Replacing each of the terms of the series by their cubes results in a series whose sum can be expressed by 27/7

The sum of 27 and 7 is 34

a + b = 34

Step-by-step explanation:

Let the first term of the GP be a and common ratio r

Then

$a_1=a$

$a_2=ar$

$a_3=ar^2$

We know that sum of infinite GP whose first term is a and common ratio r is

$S=\frac{a}{1-r}$

According to the question,

$\frac{a}{1-r}=3$ ............ (1)

Replacing each term of the series with their squares, we will get GP as

$a^2, a^2r^2, a^2r^4, ....$

The first term of this GP is $a^2$ and common ratio $r^2$

Hence, the sum of this infinite GP

$S'=\frac{a^2}{1-r^2}$

Given, S' = 3

Therefore,

$\frac{a^2}{1-r^2}=3$  ............ (2)

Squaring equation (1) and dividing it by eq (2)

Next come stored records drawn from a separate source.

Setup of run A:
Design processor, start of the top module:
module processor(clk,reset,instr,PC,opcode,rd_index,rs_index,rt_index,shamt,constant,address,rd_value,rs_value,rt_value,low_out,high_out,SR);
Size: about 3000 cells after synthesis, roughly 300 flip-flops.
clock: 8.42 ns
lec_check: 0
cap_margin: 20
core_margin: 2
core_utilization: 40
slew_margin: 20
run.sh (not shown) runs the stock make flow with config.mk's settings and CLKGATE_MAP_FILE=.
Input changes introduced in run B (baseline for comparison: run A):
- SETUP_SLACK_MARGIN: unset -> 0.6
- CORE_UTILIZATION: 40 -> 72
- CTS_CLUSTER_DIAMETER: unset -> 42
- ABC_AREA: unset -> 1
- CORE_ASPECT_RATIO: unset -> 0.91
- PLACE_DENSITY: unset -> 0.95
- the clock period (ns, I/O delays scaled along): 8.42 -> 4.05
--- outcome ---
- Status for run B and run A: clean finish in run A only
- The synthesis area per yosys in run B sits 2.3% below the value recorded for run A.
- Going from run A to run B, post-synthesis cell area lost 650 sq um; number of rows created at floorplan lost 30%; die extent in y lost about 30%.
- Run B vs. run A: total die size went down by about 45%.
- What run A reported for post-synthesis area per instance has to be multiplied by 0.78 to get the figure for run B.
- What run A reported for die width has to be multiplied by 0.78 to get the figure for run B.
- The worst setup slack before clock tree synthesis in run B sits 3.62 ns below the value recorded for run A.
Here is what was changed in the inputs of run C compared with run B.
- PLACE_DENSITY removed (was 0.95)
- ABC_AREA removed (was 1)
- CORE_UTILIZATION changed from 72 to 46
- SETUP_SLACK_MARGIN removed (was 0.6)
- CTS_CLUSTER_DIAMETER removed (was 42)
- CORE_ASPECT_RATIO removed (was 0.91)
- the clock period (ns, I/O delays scaled along) changed from 4.05 to 8.42
==> results <==
- Run C: flow completed, timing, DRC and antenna clean
- Measured against run B, the cell count in the Yosys report of run C comes out at 0.802 times the reference value.
- Run B → run C: share of the core filled by cells before placement has decreased; number of cells produced by synthesis decreased by 20% relative to the old numbers; full die area has increased; area fraction in mux cells moved up.
- Combined area of all synthesized cells: run C > run B
Here is what was changed in the inputs of run D compared with run C.
- CAP_MARGIN changed from 20 to 10
- MIN_ROUTING_LAYER newly set to met1
- MAX_ROUTING_LAYER newly set to met4
- CELL_PAD_IN_SITES_DETAIL_PLACEMENT newly set to 2
- GPL_ROUTABILITY_DRIVEN newly set to 0
- PLACE_DENSITY_LB_ADDON newly set to 0.17
- CORE_UTILIZATION changed from 46 to 60
- SETUP_SLACK_MARGIN newly set to 3.2
- ABC_AREA newly set to 1
- GPL_TIMING_DRIVEN newly set to 0
- CORE_MARGIN changed from 2 to 3
- TNS_END_PERCENT newly set to 10
- SLEW_MARGIN changed from 20 to 25
- CELL_PAD_IN_SITES_GLOBAL_PLACEMENT newly set to 0
- the clock period (ns, I/O delays scaled along) changed from 8.42 to 11.7
--- outcome ---
Run D never completed; the flow aborted with a tool error in detailed placement (3_5_place_dp). Y dimension of the die (run C / run D): 1.14. Summary: with run C as the reference, width of the chip in run D moved down by more than 10%. Per the comparison of run D with run C, die area down about 23%, post-synthesis cell area down about 2.3%, effective utilization at floorplan up 15 points, post-synthesis chip area from yosys down 2.3%, instance tally after logic synthesis up 731. Synthesized-area fraction occupied by ao, oa, aoi and oai cells ends up lower on run D. | simple-gate area share of the yosys netlist | higher: run D |. Number of cells in Yosys stat: run D > run C.


red:
Starting RTL as in the previous note.
// processor
module processor(clk,reset,instr,PC,opcode,rd_index,rs_index,rt_index,shamt,constant,address,rd_value,rs_value,rt_value,low_out,high_out,SR);
==> flow/config.mk <==
export PLATFORM = sky130hd
export DESIGN_NAME = processor
export DESIGN_NICKNAME = processor
export VERILOG_FILES = /design/flow/design.v
export SDC_FILE = /design/flow/constraint.sdc
export NUM_CORES = 4
export LEC_CHECK = 0
export CAP_MARGIN = 20
export CORE_MARGIN = 2
export CORE_UTILIZATION = 58
export SLEW_MARGIN = 20
==> flow/constraint.sdc <==
create_clock -name core_clock -period 4.68 [get_ports {clk}]
set_input_delay 0.9360 -clock core_clock [delete_from_list [all_inputs] [get_ports {clk}]]
set_output_delay 0.9360 -clock core_clock [all_outputs]
set_load 0.01 [all_outputs]
[red] flow finished | final checks: failed | reasons: setup timing
The inputs of blue differ from those of red as listed below.
-- flow/config.mk --
<<< red, line 8
export CAP_MARGIN = 20
export CORE_MARGIN = 2
export CORE_UTILIZATION = 58
export SLEW_MARGIN = 20
>>> blue, line 8
export CAP_MARGIN = 20
export CORE_MARGIN = 2
export CORE_UTILIZATION = 65
export MAX_ROUTING_LAYER = met4
export SETUP_SLACK_MARGIN = 0.74
export SLEW_MARGIN = 20
==> flow/constraint.sdc <==
create_clock -name core_clock -period 7.51 [get_ports {clk}]
set_input_delay 1.5020 -clock core_clock [delete_from_list [all_inputs] [get_ports {clk}]]
set_output_delay 1.5020 -clock core_clock [all_outputs]
set_load 0.01 [all_outputs]
### Flow results
Every stage of red finished as expected; the final checks, on the other hand, flagged setup timing, which means the layout fails.
Although blue finished all stages, its layout failed final checks on setup timing.
Largest fanout on the critical path sits higher in blue than in red.
red → blue: number of endpoints failing setup at the final stage shows a reduction of 90%; area of all placed cells without fillers has decreased; routed wire length lost 18 mm.
| internal cell power | higher: red |
Compared with red, blue shows a count of buffering cells on the critical path with inverters included that is 1 lower.
Delta (blue minus red): total placed cells including tap cells dropped 6.3%; gate count after technology mapping barely changed; fraction of area in clock buffers and inverters barely changed.


## build 63
Starting RTL as in the previous note.
make LEC_CHECK=0 CAP_MARGIN=20 CORE_MARGIN=2 CORE_UTILIZATION=57 CTS_CLUSTER_DIAMETER=44 CTS_CLUSTER_SIZE=75 SETUP_SLACK_MARGIN=1.3 SLEW_MARGIN=20 TNS_END_PERCENT=5 finish   # period 4.68 ns
Build 63 completed end to end; final checks failed (setup timing).
#### Input delta (build 59 over build 63)
==> flow/config.mk <==
export PLATFORM = sky130hd
export DESIGN_NAME = processor
export DESIGN_NICKNAME = processor
export VERILOG_FILES = /design/flow/design.v
export SDC_FILE = /design/flow/constraint.sdc
export NUM_CORES = 4
export LEC_CHECK = 0
export CAP_MARGIN = 5
export CELL_PAD_IN_SITES_DETAIL_PLACEMENT = 1
export CELL_PAD_IN_SITES_GLOBAL_PLACEMENT = 0
export CORE_MARGIN = 2
export CORE_UTILIZATION = 40
export GPL_ROUTABILITY_DRIVEN = 0
export MAX_ROUTING_LAYER = met4
export MIN_ROUTING_LAYER = met2
export SLEW_MARGIN = 20
export TNS_END_PERCENT = 75
==> flow/constraint.sdc <==
create_clock -name core_clock -period 5.46 [get_ports {clk}]
set_input_delay 1.0920 -clock core_clock [delete_from_list [all_inputs] [get_ports {clk}]]
set_output_delay 1.0920 -clock core_clock [all_outputs]
set_load 0.01 [all_outputs]
- Tool error GRT-0116 stopped build 59 during 5_1_grt; no final results.
- The cell resize tally after clock tree synthesis number comes out lower for build 63 vs build 59.
- Lower floorplan-stage core utilization among build 59 and build 63: build 59
- Compared with build 63, build 59 shows post-detailed-placement cell area that has gone up slightly.
- Post-CTS setup buffer count (lower): build 63
- Build 59 vs build 63 — die boundary width rose 43 microns.
- The overall die area in build 59 was higher than what build 63 gave.
The following lists how build 38 was set up differently from build 59:
==> flow/config.mk <==
export PLATFORM = sky130hd
export DESIGN_NAME = processor
export DESIGN_NICKNAME = processor
export VERILOG_FILES = /design/flow/design.v
export SDC_FILE = /design/flow/constraint.sdc
export NUM_CORES = 4
export LEC_CHECK = 0
export CAP_MARGIN = 20
export CORE_MARGIN = 2
export CORE_UTILIZATION = 58
export SETUP_SLACK_MARGIN = 1.2
export SLEW_MARGIN = 20
==> flow/constraint.sdc <==
create_clock -name core_clock -period 4.79 [get_ports {clk}]
set_input_delay 0.9580 -clock core_clock [delete_from_list [all_inputs] [get_ports {clk}]]
set_output_delay 0.9580 -clock core_clock [all_outputs]
set_load 0.01 [all_outputs]
--- outcome ---
Build 59: it failed during 5_1_grt, and the tool reported GRT-0116.
Build 38 finished all stages; layout check result: FAIL, due to setup timing.
Relative to build 59, placeable core region has gone down in build 38.
Summary of build 38 over build 59: row count went down, synthesized cell count barely changed.
Changes observed in build 38 relative to build 59: cell count after placement dropped 5.7%; vertical die dimension dropped about 17%; compound-cell area share of the yosys netlist barely changed; die size dropped 31%.
Comparing build 38 against build 59, there is no change at all in clock sink total.
Buffer count from post-CTS setup fixing shrinks by more than a quarter when moving from build 59 to build 38.
Between build 59 and build 38, the flow reports width of the die decreasing by more than 10%.
Input-level comparison between build 28 and build 38:
diff --git a/flow/config.mk b/flow/config.mk
--- a/flow/config.mk
+++ b/flow/config.mk
@@ -8,4 +8,12 @@
-export CAP_MARGIN = 20
-export CORE_MARGIN = 2
-export CORE_UTILIZATION = 58
-export SETUP_SLACK_MARGIN = 1.2
+export ABC_AREA = 0
+export CAP_MARGIN = 0
+export CELL_PAD_IN_SITES_DETAIL_PLACEMENT = 1
+export CELL_PAD_IN_SITES_GLOBAL_PLACEMENT = 0
+export CORE_MARGIN = 8
+export CORE_UTILIZATION = 48
+export CTS_CLUSTER_DIAMETER = 168
+export CTS_CLUSTER_SIZE = 53
+export GPL_TIMING_DRIVEN = 0
+export MIN_ROUTING_LAYER = met2
+export PLACE_DENSITY_LB_ADDON = 0.3
+export SETUP_SLACK_MARGIN = 0.17
==> flow/constraint.sdc <==
create_clock -name core_clock -period 7.98 [get_ports {clk}]
set_input_delay 1.5960 -clock core_clock [delete_from_list [all_inputs] [get_ports {clk}]]
set_output_delay 1.5960 -clock core_clock [all_outputs]
set_load 0.01 [all_outputs]
Among build 38 and build 28, the run that stopped before the end is build 28, and it is the only one.
Build 28: it failed during 5_1_grt, and the tool reported GRT-0116.
Relative to build 38, standard-cell row count increased by 9.9% in build 28.
Build 38 → build 28: TritonCTS buffer count down 28; area of the die +32%.
Post-cts resize count, build 28 vs build 38: up by more than 100%
Build 28 against build 38: overall die height grew by 15%, initial core utilization went down 10 points, H-tree depth shrank by 1, number of synthesized flops with an enable pin essentially unchanged.


Starting RTL as in the previous note.
Design processor, start of the top module:
module processor(clk,reset,instr,PC,opcode,rd_index,rs_index,rt_index,shamt,constant,address,rd_value,rs_value,rt_value,low_out,high_out,SR);
==> flow/config.mk <==
export PLATFORM = sky130hd
export DESIGN_NAME = processor
export DESIGN_NICKNAME = processor
export VERILOG_FILES = /design/flow/design.v
export SDC_FILE = /design/flow/constraint.sdc
export NUM_CORES = 4
export LEC_CHECK = 0
export CAP_MARGIN = 20
export CORE_MARGIN = 2
export CORE_UTILIZATION = 58
export SETUP_SLACK_MARGIN = 1.23
export SLEW_MARGIN = 20
==> flow/constraint.sdc <==
create_clock -name core_clock -period 4.79 [get_ports {clk}]
set_input_delay 0.9580 -clock core_clock [delete_from_list [all_inputs] [get_ports {clk}]]
set_output_delay 0.9580 -clock core_clock [all_outputs]
set_load 0.01 [all_outputs]
The baseline finished with setup timing left.
==> next run, changes <==
==> flow/config.mk (replaced) <==
export PLATFORM = sky130hd
export DESIGN_NAME = processor
export DESIGN_NICKNAME = processor
export VERILOG_FILES = /design/flow/design.v
export SDC_FILE = /design/flow/constraint.sdc
export NUM_CORES = 4
export LEC_CHECK = 0
export CAP_MARGIN = 10
export CELL_PAD_IN_SITES_DETAIL_PLACEMENT = 2
export CELL_PAD_IN_SITES_GLOBAL_PLACEMENT = 3
export CORE_MARGIN = 3
export CORE_UTILIZATION = 40
export GPL_ROUTABILITY_DRIVEN = 0
export GPL_TIMING_DRIVEN = 0
export MAX_ROUTING_LAYER = met4
export MIN_ROUTING_LAYER = met2
export PLACE_DENSITY_LB_ADDON = 0.17
export SETUP_SLACK_MARGIN = 3.2
export SLEW_MARGIN = 10
export TNS_END_PERCENT = 10
==> flow/constraint.sdc (replaced) <==
create_clock -name core_clock -period 11.7 [get_ports {clk}]
set_input_delay 2.3400 -clock core_clock [delete_from_list [all_inputs] [get_ports {clk}]]
set_output_delay 2.3400 -clock core_clock [all_outputs]
set_load 0.01 [all_outputs]
Now the flow died in 5_1_grt.
Synthesized area stays the same.
Die area went up by 46%.
Synthesized cell count is unchanged.
==> next run, changes <==
==> flow/config.mk (replaced) <==
export PLATFORM = sky130hd
export DESIGN_NAME = processor
export DESIGN_NICKNAME = processor
export VERILOG_FILES = /design/flow/design.v
export SDC_FILE = /design/flow/constraint.sdc
export NUM_CORES = 4
export LEC_CHECK = 0
export ABC_AREA = 1
export CAP_MARGIN = 5
export CELL_PAD_IN_SITES_DETAIL_PLACEMENT = 1
export CELL_PAD_IN_SITES_GLOBAL_PLACEMENT = 0
export CORE_ASPECT_RATIO = 1.45
export CORE_MARGIN = 2
export CORE_UTILIZATION = 31
export GPL_ROUTABILITY_DRIVEN = 0
export GPL_TIMING_DRIVEN = 0
export HOLD_SLACK_MARGIN = 0.04
export MAX_ROUTING_LAYER = met4
export MIN_ROUTING_LAYER = met2
export PLACE_DENSITY = 0.63
export SETUP_SLACK_MARGIN = 1.01
export SLEW_MARGIN = 20
export TNS_END_PERCENT = 75
==> flow/constraint.sdc (replaced) <==
create_clock -name core_clock -period 5.55 [get_ports {clk}]
set_input_delay 1.1100 -clock core_clock [delete_from_list [all_inputs] [get_ports {clk}]]
set_output_delay 1.1100 -clock core_clock [all_outputs]
set_load 0.01 [all_outputs]
Effect:
- The changed run failed in 5_1_grt
- synthesized area went down by a few percent
- die area went up by a quarter to a third
- synthesized cell count went up by a quarter to a third
Power is estimated from default activity; no workload was simulated.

$\frac{a^2}{(1-r)^2}\times \frac{1-r^2}{a^2}=\frac{9}{3}$

$\implies \frac{(1-r)(1+r)}{(1-r)^2}=3$

$\implies \frac{1+r}{1-r}=3$

$\implies 1+r=3-3r$

$\implies r=\frac{1}{2}$

Therefore, from (1)

$\frac{a}{1/2}=3$

$\implies a=\frac{3}{2}$

Replacing each term by cubes we get the GP as

$a^3, a^3r^3, a^3r^6, ....$

The sum of this GP is

$S"=\frac{a^3}{1-r^3}$

$\implies S"=\frac{(3/2)^3}{1-(1/2)^3}$

$\implies S"=\frac{27/8}{7/8}$

$\implies S"=\frac{27}{7}$

Here, a = 27, b = 7

a + b = 27 + 7 = 34

Hope this answer is helpful.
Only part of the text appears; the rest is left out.